- [ABOUT THIS EXERCISE]
The required output is a number: how many lines of the data below include the string "power".

Start of INPUT DATA

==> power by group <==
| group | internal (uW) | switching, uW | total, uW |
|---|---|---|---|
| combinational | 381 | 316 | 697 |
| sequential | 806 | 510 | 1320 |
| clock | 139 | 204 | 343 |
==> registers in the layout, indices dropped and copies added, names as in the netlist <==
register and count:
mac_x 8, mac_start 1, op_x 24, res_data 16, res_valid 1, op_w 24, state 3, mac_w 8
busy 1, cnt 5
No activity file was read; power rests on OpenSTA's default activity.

End of INPUT DATA

- [EXERCISE SOLUTION]
2